Tabela 1 - Distribuição do número de páginas da temática e respectiva
referência à selecção nacional, a outras selecções e a outros asuntos

    A comparação a partir do critério número de notícias não é tão esmagadora mas é ainda assim significativa: 46,3% das notícias foram dedicados à selecção nacional e apenas 30% às outras selecções.

Tabela 2 - Nº total de notícias tratadas e não tratadas do Euro 2000

    A análise destas duas tabelas permite-nos concluir que a grande maioria das notícias são dedicadas à selecção nacional. Esta atribuição quantitativa de importância não é inocente e apesar de passar despercebida, porque concordante com o que o auditório espera do jornal, exerce uma forte influência sobre o leitor. Os media dispõem de um importante papel ideológico no processo de construção do evento, por força do ângulo interpretativo que escolhe, especialmente quando, pelas sua práticas profissionais, pretendem ser os lídimos representantes das expectativas e da linguagem do público a que se dirige. Ao reforçar o que consideram ser os conhecimentos partilhados pelo auditório formam a base da reciprocidade entre produtores e leitores no espaço público. Deste modo, o leitor lê muito mais acerca da sua selecção, e ainda que pretenda não se centrar nesse assunto, é sobre ele que mais se fala, o que aumenta fortemente as probabilidades de ser influenciado pelos media, relativamente às normas, ideias e valores da sua identidade nacional em detrimento de outros significados possíveis.

    O acontecimento relatado, o acontecimento provocado e o comentário. A linguagem do jornalismo não é uniforme e remete para processos diferenciados de construção. Charaudau (1997) distingue o acontecimento mediático, seja este relatado na notícia ou reportagem seja provocado pela entrevista, da instância enunciativa que implica o comentário editorial do jornal. Nos diferentes modos discursivos do jornalismo cada texto manifesta-se em formas variadas. Entre uma notícia breve, feita com base num comunicado de imprensa, a reportagem, que implica directamente o jornalista, e o editorial da estrita responsabilidade da direcção ou do conselho de redacção, estão diferentes géneros que são, simultaneamente, diferentes posições e autoridades.

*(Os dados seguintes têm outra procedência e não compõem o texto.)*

===== src/rtl/det_event_window_counter.sv =====
// Windowed match counter: counts detector pulses in fixed windows opened by a match.
// Optional start timestamp per report when DET_WINDOW_TIMESTAMP_EN is defined.
module det_event_window_counter #(
    parameter int WINDOW_LEN = 10,
    parameter int CNT_W      = 4,
    parameter int THRESH     = 3,
    parameter int TOTAL_W    = 16
) (
    input  logic               clk,
    input  logic               rst,
    input  logic               det_in,
    input  logic               clear,
    output logic [CNT_W-1:0]   win_count,
    output logic [TOTAL_W-1:0] total_count,
    output logic               alarm,
    output logic               rpt_valid,
    input  logic               rpt_ready,
    output logic [CNT_W-1:0]   rpt_data,
    output logic               rpt_ovf
`ifdef DET_WINDOW_TIMESTAMP_EN
    ,
    output logic [31:0]        rpt_ts
`endif
);

    localparam int CYC_W = $clog2(WINDOW_LEN);
    localparam logic [CYC_W-1:0]   LAST    = CYC_W'(WINDOW_LEN - 1);
    localparam logic [CNT_W-1:0]   CNT_MAX = '1;
    localparam logic [TOTAL_W-1:0] TOT_MAX = '1;

    typedef enum logic {
        IDLE,
        COUNT
    } state_t;

    state_t             state_q, state_d;
    logic [CYC_W-1:0]   cyc_q, cyc_d;
    logic [CNT_W-1:0]   win_q, win_d;
    logic [TOTAL_W-1:0] total_q, total_d;
    logic [CNT_W-1:0]   rpt_data_q, rpt_data_d;
    logic               rpt_valid_q, rpt_valid_d;
    logic               ovf_q, ovf_d;
    logic               alarm_q, alarm_d;
    logic [CNT_W-1:0]   win_inc;
    logic               trigger;
    logic               close;

    assign win_inc = (win_q == CNT_MAX) ? win_q : win_q + CNT_W'(det_in);

    always_comb begin
        state_d     = state_q;
        cyc_d       = cyc_q;
        win_d       = win_q;
        total_d     = total_q;
        rpt_data_d  = rpt_data_q;
        rpt_valid_d = rpt_valid_q & ~rpt_ready;
        ovf_d       = ovf_q;
        alarm_d     = alarm_q;
        trigger     = 1'b0;
        close       = 1'b0;

        if (det_in && total_q != TOT_MAX)
            total_d = total_q + TOTAL_W'(1);

        unique case (state_q)
            IDLE: begin
                if (det_in) begin
                    trigger = 1'b1;
                    state_d = COUNT;
                    cyc_d   = CYC_W'(1);
                    win_d   = CNT_W'(1);
                end
            end
            COUNT: begin
                if (cyc_q == LAST) begin
                    close = 1'b1;
                    state_d = IDLE;
                    cyc_d   = '0;
                    win_d   = '0;
                end else begin
                    cyc_d = cyc_q + CYC_W'(1);
                    win_d = win_inc;
                end
            end
            default: state_d = IDLE;
        endcase

        // A close overrides any same-edge transfer; overrun only if nothing drained it.
        if (close) begin
            rpt_data_d  = win_inc;
            rpt_valid_d = 1'b1;
            ovf_d       = ovf_q | (rpt_valid_q & ~rpt_ready);
            alarm_d     = alarm_q | (win_inc >= CNT_W'(THRESH));
        end
    end

    always_ff @(posedge clk) begin
        if (rst || clear) begin
            state_q     <= IDLE;
            cyc_q       <= '0;
            win_q       <= '0;
            total_q     <= '0;
            rpt_data_q  <= '0;
            rpt_valid_q <= 1'b0;
            ovf_q       <= 1'b0;
            alarm_q     <= 1'b0;
        end else begin
            state_q     <= state_d;
            cyc_q       <= cyc_d;
            win_q       <= win_d;
            total_q     <= total_d;
            rpt_data_q  <= rpt_data_d;
            rpt_valid_q <= rpt_valid_d;
            ovf_q       <= ovf_d;
            alarm_q     <= alarm_d;
        end
    end

`ifdef DET_WINDOW_TIMESTAMP_EN
    logic [31:0] ts_q;
    logic [31:0] start_q;
    logic [31:0] rpt_ts_q;

    always_ff @(posedge clk) begin
        if (rst || clear) begin
            ts_q     <= '0;
            start_q  <= '0;
            rpt_ts_q <= '0;
        end else begin
            ts_q <= ts_q + 32'd1;
            if (trigger)
                start_q <= ts_q;
            if (close)
                rpt_ts_q <= start_q;
        end
    end

    assign rpt_ts = rpt_ts_q;
`endif

    assign win_count   = win_q;
    assign total_count = total_q;
    assign alarm       = alarm_q;
    assign rpt_valid   = rpt_valid_q;
    assign rpt_data    = rpt_data_q;
    assign rpt_ovf     = ovf_q;

endmodule
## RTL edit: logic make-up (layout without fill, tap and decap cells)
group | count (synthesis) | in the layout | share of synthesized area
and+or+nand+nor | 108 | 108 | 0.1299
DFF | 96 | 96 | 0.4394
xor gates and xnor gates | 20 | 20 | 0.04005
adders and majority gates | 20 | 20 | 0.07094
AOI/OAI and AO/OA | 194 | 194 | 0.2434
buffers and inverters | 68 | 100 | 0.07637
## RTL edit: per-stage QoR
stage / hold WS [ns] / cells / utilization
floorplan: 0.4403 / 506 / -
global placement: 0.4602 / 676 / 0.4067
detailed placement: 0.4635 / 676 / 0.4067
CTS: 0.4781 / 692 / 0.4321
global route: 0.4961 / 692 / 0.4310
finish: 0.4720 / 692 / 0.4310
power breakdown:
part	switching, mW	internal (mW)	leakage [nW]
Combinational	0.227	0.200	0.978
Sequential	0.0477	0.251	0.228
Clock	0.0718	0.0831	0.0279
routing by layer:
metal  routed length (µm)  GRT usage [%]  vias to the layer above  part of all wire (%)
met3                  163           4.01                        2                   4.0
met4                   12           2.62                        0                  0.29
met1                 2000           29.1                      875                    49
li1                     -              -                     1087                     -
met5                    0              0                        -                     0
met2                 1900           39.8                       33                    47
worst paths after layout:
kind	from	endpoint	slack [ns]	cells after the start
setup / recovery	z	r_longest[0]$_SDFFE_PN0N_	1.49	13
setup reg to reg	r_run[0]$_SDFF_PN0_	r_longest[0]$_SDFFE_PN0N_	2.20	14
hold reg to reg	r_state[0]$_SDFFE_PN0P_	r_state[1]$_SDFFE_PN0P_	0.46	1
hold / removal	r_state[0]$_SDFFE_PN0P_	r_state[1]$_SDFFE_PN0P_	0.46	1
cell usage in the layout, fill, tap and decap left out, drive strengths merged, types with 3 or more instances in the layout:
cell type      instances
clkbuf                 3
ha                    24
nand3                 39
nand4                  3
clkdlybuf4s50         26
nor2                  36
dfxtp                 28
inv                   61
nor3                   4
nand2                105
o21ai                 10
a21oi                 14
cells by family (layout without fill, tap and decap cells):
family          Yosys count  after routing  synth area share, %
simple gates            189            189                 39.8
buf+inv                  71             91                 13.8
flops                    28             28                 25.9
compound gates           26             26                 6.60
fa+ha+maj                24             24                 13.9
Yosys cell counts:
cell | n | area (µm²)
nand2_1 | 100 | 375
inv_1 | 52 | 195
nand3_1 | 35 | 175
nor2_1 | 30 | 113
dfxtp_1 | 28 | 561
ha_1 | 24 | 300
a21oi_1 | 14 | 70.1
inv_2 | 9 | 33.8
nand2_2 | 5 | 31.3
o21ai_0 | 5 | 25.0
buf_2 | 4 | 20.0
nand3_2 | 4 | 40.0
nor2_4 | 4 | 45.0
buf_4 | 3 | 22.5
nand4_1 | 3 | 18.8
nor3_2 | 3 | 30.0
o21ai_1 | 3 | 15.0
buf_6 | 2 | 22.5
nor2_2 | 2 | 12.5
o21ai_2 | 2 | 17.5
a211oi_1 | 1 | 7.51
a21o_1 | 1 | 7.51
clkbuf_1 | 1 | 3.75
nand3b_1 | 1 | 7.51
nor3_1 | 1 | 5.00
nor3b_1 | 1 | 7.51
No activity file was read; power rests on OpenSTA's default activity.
<file path="config.mk">
export PLATFORM = sky130hd
export DESIGN_NAME = d_pop_arbiter_flat
export DESIGN_NICKNAME = d
export VERILOG_FILES = /design/src/rtl/d_pop_arbiter_if.sv /design/src/rtl/d_pop_arbiter.sv /design/src/flat_wrapper.sv
export SDC_FILE = /design/constraint.sdc
export NUM_CORES = 1
export LEC_CHECK = 0
export ABC_AREA = 1
export CORE_ASPECT_RATIO = 0.8
export CORE_MARGIN = 1
export CORE_UTILIZATION = 47
export CTS_BUF_LIST = sky130_fd_sc_hd__clkbuf_4 sky130_fd_sc_hd__clkbuf_8
export CTS_CLUSTER_SIZE = 14
export DETAILED_ROUTE_END_ITERATION = 7
export PLACE_DENSITY = 0.92
export SLEW_MARGIN = 40
export SYNTH_ARGS = -nofsm -noshare
export SYNTH_HDL_FRONTEND = slang
export SYNTH_SLANG_ARGS = --single-unit
export TNS_END_PERCENT = 100
</file>
<file path="constraint.sdc">
create_clock -name clk -period 1.5 [get_ports clk]
set_input_delay 0.225 -clock clk [delete_from_list [all_inputs] [get_ports clk]]
set_output_delay 0.225 -clock clk [all_outputs]
set_load 0.01 [all_outputs]
</file>
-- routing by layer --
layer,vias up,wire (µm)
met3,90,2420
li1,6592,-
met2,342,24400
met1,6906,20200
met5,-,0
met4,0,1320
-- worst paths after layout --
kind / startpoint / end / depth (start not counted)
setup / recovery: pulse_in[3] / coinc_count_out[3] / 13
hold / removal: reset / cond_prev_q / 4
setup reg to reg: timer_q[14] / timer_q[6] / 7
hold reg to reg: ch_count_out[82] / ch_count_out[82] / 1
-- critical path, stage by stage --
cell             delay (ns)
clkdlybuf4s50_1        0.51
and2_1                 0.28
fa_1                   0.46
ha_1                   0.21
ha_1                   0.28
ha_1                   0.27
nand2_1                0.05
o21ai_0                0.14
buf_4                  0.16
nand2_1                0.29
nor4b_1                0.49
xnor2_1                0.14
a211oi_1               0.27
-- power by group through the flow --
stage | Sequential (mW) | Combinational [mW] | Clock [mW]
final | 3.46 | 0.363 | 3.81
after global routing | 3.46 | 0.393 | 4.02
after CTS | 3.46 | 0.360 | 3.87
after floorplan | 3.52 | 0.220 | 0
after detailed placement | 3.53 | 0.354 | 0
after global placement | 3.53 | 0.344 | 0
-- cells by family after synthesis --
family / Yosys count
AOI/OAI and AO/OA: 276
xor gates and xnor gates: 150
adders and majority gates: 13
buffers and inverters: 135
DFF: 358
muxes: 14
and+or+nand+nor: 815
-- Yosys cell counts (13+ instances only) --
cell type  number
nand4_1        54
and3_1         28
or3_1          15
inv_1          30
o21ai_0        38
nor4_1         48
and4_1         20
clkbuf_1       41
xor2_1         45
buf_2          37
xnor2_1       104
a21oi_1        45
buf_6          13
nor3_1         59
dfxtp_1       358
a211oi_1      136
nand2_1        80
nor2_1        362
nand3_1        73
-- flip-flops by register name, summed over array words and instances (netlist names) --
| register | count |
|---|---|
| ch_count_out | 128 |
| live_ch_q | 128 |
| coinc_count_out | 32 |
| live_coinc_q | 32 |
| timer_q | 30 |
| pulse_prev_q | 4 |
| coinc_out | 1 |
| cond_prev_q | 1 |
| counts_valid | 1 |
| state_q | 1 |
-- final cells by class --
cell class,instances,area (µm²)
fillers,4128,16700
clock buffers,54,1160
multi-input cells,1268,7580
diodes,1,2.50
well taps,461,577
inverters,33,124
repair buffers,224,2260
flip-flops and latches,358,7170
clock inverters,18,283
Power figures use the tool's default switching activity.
**config.mk**
```make
export PLATFORM = sky130hd
export DESIGN_NAME = kesme_denetleyici
export DESIGN_NICKNAME = d
export VERILOG_FILES = /design/src/rtl/kesme_denetleyici_pkg.sv /design/src/rtl/kesme_denetleyici_zamanlayici.sv /design/src/rtl/kesme_denetleyici.sv
export SDC_FILE = /design/constraint.sdc
export NUM_CORES = 1
export LEC_CHECK = 0
export BUFFER_PORTS_ARGS = -buffer_cell sky130_fd_sc_hd__buf_2
export CAP_MARGIN = 5
export CORE_ASPECT_RATIO = 1.75
export CORE_UTILIZATION = 40
export CTS_BUF_LIST = sky130_fd_sc_hd__clkbuf_16
export DETAILED_ROUTE_END_ITERATION = 10
export PLACE_DENSITY = 0.68
export SYNTH_ARGS = -nofsm -noshare
export SYNTH_HDL_FRONTEND = slang
export SYNTH_SLANG_ARGS = --single-unit
```
**constraint.sdc**
```tcl
create_clock -name clk_i -period 8 [get_ports clk_i]
set_clock_uncertainty 0.15 [all_clocks]
set_input_delay 0.4 -clock clk_i [delete_from_list [all_inputs] [get_ports clk_i]]
set_output_delay 0.4 -clock clk_i [all_outputs]
set_load 0.01 [all_outputs]
```
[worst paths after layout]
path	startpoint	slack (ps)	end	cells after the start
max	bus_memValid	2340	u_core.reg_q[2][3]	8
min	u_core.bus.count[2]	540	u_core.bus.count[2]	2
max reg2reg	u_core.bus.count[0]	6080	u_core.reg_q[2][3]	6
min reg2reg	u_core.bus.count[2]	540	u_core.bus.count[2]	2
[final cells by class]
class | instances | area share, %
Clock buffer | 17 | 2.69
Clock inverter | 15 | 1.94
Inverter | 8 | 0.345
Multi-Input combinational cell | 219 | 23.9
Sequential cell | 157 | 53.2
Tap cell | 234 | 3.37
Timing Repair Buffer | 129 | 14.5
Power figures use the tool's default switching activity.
[config.mk]
export PLATFORM = sky130hd
export DESIGN_NAME = mdu_rv32
export DESIGN_NICKNAME = d
export VERILOG_FILES = /design/src/rtl/mdu_rv32.sv
export SDC_FILE = /design/constraint.sdc
export NUM_CORES = 1
export LEC_CHECK = 0
export ABC_CLOCK_PERIOD_IN_PS = 15300
export BUFFER_PORTS_ARGS = -buffer_cell sky130_fd_sc_hd__buf_2
export CAP_MARGIN = 5
export CORE_UTILIZATION = 25
export CTS_CLUSTER_SIZE = 25
export DETAILED_ROUTE_END_ITERATION = 12
export MAX_ROUTING_LAYER = met4
export PLACE_DENSITY_LB_ADDON = 0.15
export SLEW_MARGIN = 20
export SYNTH_ARGS = -nofsm -noshare
export SYNTH_HDL_FRONTEND = slang
export SYNTH_SLANG_ARGS = --single-unit
[constraint.sdc]
create_clock -name clk -period 15.3 [get_ports clk]
set_clock_uncertainty 0.2 [all_clocks]
set_input_delay 3.06 -clock clk [delete_from_list [all_inputs] [get_ports clk]]
set_output_delay 3.06 -clock clk [all_outputs]
set_load 0.01 [all_outputs]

    A distribuição por géneros jornalísticos revela o predomínio da reportagem com e sem citações: 42.6% e 28.2% respectivamente. Existe uma primazia daquilo a que poderemos chamar informação naturalizada: os termos de representação da realidade são feitos segundo um estilo conversacional no qual a citação ou a declaração dos actores é usado para transmitir uma visão comum do mundo que é dada por adquirida e que, por conseguinte, não tem de ser provada.

    A descoberta do sentido é tácita e é orientada por significados prévios que circulam no contexto da audiência. Reforça-se um sentido hegemónico de interpretação do mundo por intermédio de uma selecção dos aspectos que na «realidade» se encontram em consonância com aquele.

    A notícia não aparece tal como ela é, mas sim com alterações que a transformam e compõem. A imprensa, enquanto aparelho revelador de factos, aparece afinal como narrador destes e a informação torna-se um conjunto de expressões perfeitamente articuladas, homogéneas e coerentes. Promove-se a ideologia da objectividade, de informação-espelho, que procura induzir no leitor a sensação de que as notícias que lê são a realidade tal qual se apresenta. Verifica-se, portanto, um défice de mediação analítica, sendo esta remetida apenas para o editorial, a crónica ou o artigo de opinião, onde de um modo explícito o jornalista emite a sua versão dos factos. No restante, as mensagens aparecem de um modo implícito, deixando transparecer sentimento, drama e uma carga afectiva que, na verdade, não deixa de ser uma construção do próprio jornalista. Os enquadramentos são sugeridos através de metáforas, de lugares-comuns, de exemplos históricos e imagens que, no seu conjunto, constituem símbolos de condensação (Gamson, 1984).


Metáforas, Valores e Discursos da Identidade Nacional nos jornais desportivos

O consenso nacional e os «outros». Quando se procede ao estudo do discurso jornalístico utilizado pelo jornal A Bola encontramos palavras repetidamente utilizadas que formam uma espécie de vocabulário base sem o qual não é possível falar-se da nação. A criação de cumplicidade e proximidade com o leitor é procurada por intermédio de um idioma público reconhecivel. A utilização corrente dos pronomes comuns «nós» e «nossos» evoca, permanentemente, um sentimento de comunhão e de pertença.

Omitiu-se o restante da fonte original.